For about two weeks, I wasn’t myself.I wasn’t sleeping well. I had changed habits, replaced routines, convinced myself that discipline mattered more than rest. The result was predictable: I was tired, irritable, and emotionally unavailable before 8 a.m.

That’s saying a lot, because coffee usually fixes everything for me. Or at least, it’s supposed to.
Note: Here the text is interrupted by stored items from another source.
--- src/rtl/codma_rdwr_channel_fsm.sv ---
// CODMA read/write bus-master controller: two channel FSMs sharing one bus
// master port through a fair (last-owner-loses) arbiter.
module codma_rdwr_channel_fsm
    import codma_pkg::*;
#(
    parameter int ADDR_W        = 32,
    parameter int MAX_BURST     = MAX_BURST_DEF,
    parameter int LEN_W         = len_width(MAX_BURST),
    parameter int GRANT_TIMEOUT = GRANT_TIMEOUT_DEF
) (
    input  logic              clk_i,
    input  logic              rstn_i,
    input  logic              rd_req_i,
    input  logic [ADDR_W-1:0] rd_addr_i,
    input  logic [LEN_W-1:0]  rd_len_i,
    input  logic              wr_req_i,
    input  logic [ADDR_W-1:0] wr_addr_i,
    input  logic [LEN_W-1:0]  wr_len_i,
    output logic              bus_req_o,
    output logic              bus_write_o,
    output logic [ADDR_W-1:0] bus_addr_o,
    output logic [LEN_W-1:0]  bus_size_o,
    input  logic              bus_grant_i,
    input  logic              bus_beat_i,
    input  logic              bus_error_i,
    output logic [1:0]        rd_state_o,
    output logic [1:0]        wr_state_o,
    output logic [LEN_W-1:0]  rd_beat_o,
    output logic [LEN_W-1:0]  wr_beat_o,
    output logic              rd_done_o,
    output logic              wr_done_o,
    output logic              rd_err_o,
    output logic              wr_err_o,
    output logic              err_sticky_o
);

    owner_t owner_q;
    owner_t last_owner_q;
    logic   sticky_q;

    chan_state_t       rd_state, wr_state;
    logic [ADDR_W-1:0] rd_addr, wr_addr;
    logic [LEN_W-1:0]  rd_len, wr_len;
    logic              rd_fin, wr_fin;
    logic              rd_abort, wr_abort;
    logic              rd_own, wr_own;

    assign rd_own = (owner_q == OWN_RD);
    assign wr_own = (owner_q == OWN_WR);

    codma_chan_fsm #(
        .ADDR_W        (ADDR_W),
        .MAX_BURST     (MAX_BURST),
        .LEN_W         (LEN_W),
        .GRANT_TIMEOUT (GRANT_TIMEOUT)
    ) u_rd (
        .clk_i   (clk_i),
        .rstn_i  (rstn_i),
        .req_i   (rd_req_i),
        .addr_i  (rd_addr_i),
        .len_i   (rd_len_i),
        .own_i   (rd_own),
        .grant_i (bus_grant_i),
        .beat_i  (bus_beat_i),
        .error_i (bus_error_i),
        .state_o (rd_state),
        .beat_o  (rd_beat_o),
        .addr_o  (rd_addr),
        .len_o   (rd_len),
        .done_o  (rd_done_o),
        .err_o   (rd_err_o),
        .fin_o   (rd_fin),
        .abort_o (rd_abort)
    );

    codma_chan_fsm #(
        .ADDR_W        (ADDR_W),
        .MAX_BURST     (MAX_BURST),
        .LEN_W         (LEN_W),
        .GRANT_TIMEOUT (GRANT_TIMEOUT)
    ) u_wr (
        .clk_i   (clk_i),
        .rstn_i  (rstn_i),
        .req_i   (wr_req_i),
        .addr_i  (wr_addr_i),
        .len_i   (wr_len_i),
        .own_i   (wr_own),
        .grant_i (bus_grant_i),
        .beat_i  (bus_beat_i),
        .error_i (bus_error_i),
        .state_o (wr_state),
        .beat_o  (wr_beat_o),
        .addr_o  (wr_addr),
        .len_o   (wr_len),
        .done_o  (wr_done_o),
        .err_o   (wr_err_o),
        .fin_o   (wr_fin),
        .abort_o (wr_abort)
    );

    // Arbiter: pick an owner only when the bus is free; release when the owner returns to IDLE.
    always_ff @(posedge clk_i or negedge rstn_i) begin
        if (!rstn_i) begin
            owner_q      <= OWN_NONE;
            last_owner_q <= OWN_WR;
            sticky_q     <= 1'b0;
        end else begin
            sticky_q <= sticky_q || rd_abort || wr_abort;
            case (owner_q)
                OWN_NONE: begin
                    if ((rd_state == ASK) && (wr_state == ASK)) begin
                        owner_q <= (last_owner_q == OWN_RD) ? OWN_WR : OWN_RD;
                    end else if (rd_state == ASK) begin
                        owner_q <= OWN_RD;
                    end else if (wr_state == ASK) begin
                        owner_q <= OWN_WR;
                    end
                end
                OWN_RD: begin
                    if (rd_fin) begin
                        owner_q      <= OWN_NONE;
                        last_owner_q <= OWN_RD;
                    end
                end
                OWN_WR: begin
                    if (wr_fin) begin
                        owner_q      <= OWN_NONE;
                        last_owner_q <= OWN_WR;
                    end
                end
                default: owner_q <= OWN_NONE;
            endcase
        end
    end

    // Bus port reflects only the owner's captured request; all-zero when free.
    always_comb begin
        bus_req_o   = 1'b0;
        bus_write_o = 1'b0;
        bus_addr_o  = '0;
        bus_size_o  = '0;
        case (owner_q)
            OWN_RD: begin
                bus_req_o  = 1'b1;
                bus_addr_o = rd_addr;
                bus_size_o = rd_len;
            end
            OWN_WR: begin
                bus_req_o   = 1'b1;
                bus_write_o = 1'b1;
                bus_addr_o  = wr_addr;
                bus_size_o  = wr_len;
            end
            default: ;
        endcase
    end

    assign rd_state_o   = rd_state;
    assign wr_state_o   = wr_state;
    assign err_sticky_o = sticky_q;

endmodule
// One-bit half adder cell
module halfAdder (
    input  logic a,
    input  logic b,
    output logic sum,
    output logic carry
);

    assign sum   = a ^ b;
    assign carry = a & b;

endmodule


===== config.mk =====
export PLATFORM = sky130hd
export DESIGN_NAME = serial_adder
export DESIGN_NICKNAME = d
export VERILOG_FILES = /design/src/rtl/serial_adder.sv
export SDC_FILE = /design/constraint.sdc
export NUM_CORES = 1
export LEC_CHECK = 0
export CAP_MARGIN = 40
export CORE_MARGIN = 1
export CORE_UTILIZATION = 51
export CTS_CLUSTER_DIAMETER = 120
export DETAILED_ROUTE_END_ITERATION = 16
export HOLD_SLACK_MARGIN = 0.06
export PLACE_DENSITY_LB_ADDON = 0.15
export REMOVE_ABC_BUFFERS = 1
export SLEW_MARGIN = 5
export SYNTH_ARGS = -nofsm -noshare
export SYNTH_HDL_FRONTEND = slang
export SYNTH_SLANG_ARGS = --single-unit
export TNS_END_PERCENT = 5

===== constraint.sdc =====
create_clock -name clk -period 1.5 [get_ports clk]
set_clock_uncertainty 0.05 [all_clocks]
set_input_delay 0.3 -clock clk [delete_from_list [all_inputs] [get_ports clk]]
set_output_delay 0.3 -clock clk [all_outputs]
set_load 0.01 [all_outputs]
==> src/rtl/dmem_arbiter.sv <==
// Data-memory arbiter: shares one synchronous single-port RAM between the CPU
// and a DMA engine, with a starvation guard that forces DMA a slot.
module dmem_arbiter #(
  parameter int DBITS        = 32,
  parameter int ADDR_BITS    = 11,
  parameter int STARVE_LIMIT = 4
) (
  input  logic                 clk,
  input  logic                 reset,
  input  logic                 cpu_req,
  input  logic                 cpu_we,
  input  logic [DBITS-1:0]     cpu_addr,
  input  logic [DBITS-1:0]     cpu_wdata,
  output logic [DBITS-1:0]     cpu_rdata,
  output logic                 cpu_stall,
  input  logic                 dma_req,
  input  logic                 dma_we,
  input  logic [DBITS-1:0]     dma_addr,
  input  logic [DBITS-1:0]     dma_wdata,
  output logic                 dma_gnt,
  output logic                 dma_rvalid,
  output logic [DBITS-1:0]     dma_rdata,
  output logic                 mem_en,
  output logic                 mem_we,
  output logic [ADDR_BITS-1:0] mem_addr,
  output logic [DBITS-1:0]     mem_wdata,
  input  logic [DBITS-1:0]     mem_rdata
);

  // A zero limit still needs a one-bit counter; it simply never leaves zero.
  localparam int SW = (STARVE_LIMIT > 0) ? $clog2(STARVE_LIMIT + 1) : 1;
  localparam logic [SW-1:0] LIMIT = SW'(STARVE_LIMIT);

  typedef enum logic [1:0] {
    OWN_IDLE   = 2'd0,
    OWN_CPU_RD = 2'd1,
    OWN_DMA_RD = 2'd2
  } owner_e;

  owner_e           owner_q, owner_d;
  logic [SW-1:0]    starveCnt_q, starveCnt_d;
  logic [DBITS-1:0] cpuRdata_q;

  logic cpuMem, dmaMem, conflict;
  logic grantCpu, grantDma;
  logic unusedAddrBits;

  assign unusedAddrBits = ^{cpu_addr, dma_addr};

  // I/O space (top nibble 0xF) is decoded elsewhere and never touches memory.
  assign cpuMem   = cpu_req && (cpu_addr[DBITS-1 -: 4] != 4'hF);
  assign dmaMem   = dma_req && (dma_addr[DBITS-1 -: 4] != 4'hF);
  assign conflict = cpuMem && dmaMem;

  assign grantDma = reset && dmaMem && (!cpuMem || (starveCnt_q == LIMIT));
  assign grantCpu = reset && cpuMem && !grantDma;

  assign cpu_stall = reset && cpuMem && !grantCpu;
  assign dma_gnt   = grantDma;

  always_comb begin
    mem_en    = 1'b0;
    mem_we    = 1'b0;
    mem_addr  = '0;
    mem_wdata = '0;
    if (grantCpu) begin
      mem_en    = 1'b1;
      mem_we    = cpu_we;
      mem_addr  = cpu_addr[ADDR_BITS+1:2];
      mem_wdata = cpu_wdata;
    end else if (grantDma) begin
      mem_en    = 1'b1;
      mem_we    = dma_we;
      mem_addr  = dma_addr[ADDR_BITS+1:2];
      mem_wdata = dma_wdata;
    end
  end

  always_comb begin
    owner_d = OWN_IDLE;
    if (grantCpu && !cpu_we) begin
      owner_d = OWN_CPU_RD;
    end else if (grantDma && !dma_we) begin
      owner_d = OWN_DMA_RD;
    end

    starveCnt_d = starveCnt_q;
    if (!dma_req || grantDma) begin
      starveCnt_d = '0;
    end else if (conflict && grantCpu && (starveCnt_q != LIMIT)) begin
      starveCnt_d = starveCnt_q + SW'(1);
    end
  end

  // Owner remembers whose read the RAM answers this cycle; CPU load data is
  // latched so it stays visible after the read-return cycle.
  always_ff @(posedge clk or negedge reset) begin
    if (!reset) begin
      owner_q     <= OWN_IDLE;
      starveCnt_q <= '0;
      cpuRdata_q  <= '0;
    end else begin
      owner_q     <= owner_d;
      starveCnt_q <= starveCnt_d;
      if (owner_q == OWN_CPU_RD) begin
        cpuRdata_q <= mem_rdata;
      end
    end
  end

  assign cpu_rdata  = (owner_q == OWN_CPU_RD) ? mem_rdata : cpuRdata_q;
  assign dma_rvalid = (owner_q == OWN_DMA_RD);
  assign dma_rdata  = (owner_q == OWN_DMA_RD) ? mem_rdata : '0;

endmodule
On bad days, my ritual is simple. I go for coffee, grab a book, sit somewhere familiar, and let the world slow down for a bit. Coffee shops are my reset button. Except that week, even that wasn’t working. The coffee tasted fine. The places were the same. But nothing clicked. I was there physically, not emotionally. It got so bad that even trail running (the thing that usually saves me) stopped working. One morning, somewhere between a climb and a tree that looked very comfortable, I almost cried because my body simply wouldn’t respond. Lack of sleep does that. No worries, by the way this is not a blog where I’m about to give you tips on how to sleep better. But it matters. Because when you’re off, everything else feels off too.



Then one morning, around 8 a.m., I found myself standing in line at Kali Coffee Roasters with a face that probably said “please don’t talk to me.” I ordered my usual cinnamon latte, highly recommended by the way and waited. Same cup. Same smell. Same ritual. Still nothing. When they handed me the coffee, I muttered something like, “Hopefully this helps improve my day.”


I didn’t mean it dramatically. It was half joke, half exhaustion. But the barista heard it.

He looked at me, smiled (not the polite customer-service smile, but a real one) and said something like, “This week is going to be a good one.” Then he asked if I had an important meeting, if I’d been sleeping well, what was worrying me.

And here’s the thing: if I had been the barista, I would’ve never dared to do that. Not in a million years. I would’ve handed the coffee, wished a good day, and moved on. Safer. Cleaner. Less risky.

But he didn’t.


He stopped being a barista and became… a person (im not saying that a barista is not a person). He didn’t rush. He didn’t try to fix anything. He didn’t sell optimism. He just listened. Somehow, with one sentence, he had read me. A stranger, at eight in the morning, holding a paper cup, clearly running on empty.


That interaction didn’t magically turn my day around. I didn’t leave floating.My problems didn’t disappear.The cinnamon latte didn’t taste better.

But I walked out smiling. And that’s the part that stayed with me.


From a marketing perspective, nothing extraordinary happened. No loyalty program. No discount. No engineered “wow moment.” What happened was simpler and harder to replicate: I felt seen.


We often talk about customer experience as if it were a checklist. Speed. Consistency. Efficiency. Ambience. But what actually builds preference is something far less measurable: emotional recognition. The moment someone realizes you’re not just a transaction, but a human carrying a mood, a story, a rough week.


Most brands train people to follow scripts.Very few train them to listen.

That coffee shop didn’t win me over because of the beans or the brew method. They won me over because, in a moment where I felt off, someone noticed and leaned in instead of moving on.


And here’s the uncomfortable truth for brands: most experiences are forgettable. But the ones where you feel understood (even briefly) stick.


My day didn’t change 180 degrees. But my future behavior did.

Now, when I’m choosing between two coffee shops, logic no longer leads the decision. Memory does. Feeling does. The knowledge that, in that place, the experience didn’t end at the counter. It extended into something human. Something reassuring. A quiet reminder that bad days happen and that’s okay.


Maybe this has nothing to do with marketing. Or maybe it has everything to do with it.

Because in a world obsessed with optimization, sometimes the strongest differentiator is empathy. And sometimes, the most valuable thing a brand can offer isn’t a better product it’s the feeling that someone, somewhere, actually noticed you.

And that morning, for the price of a cinnamon latte, I walked out feeling a little less alone.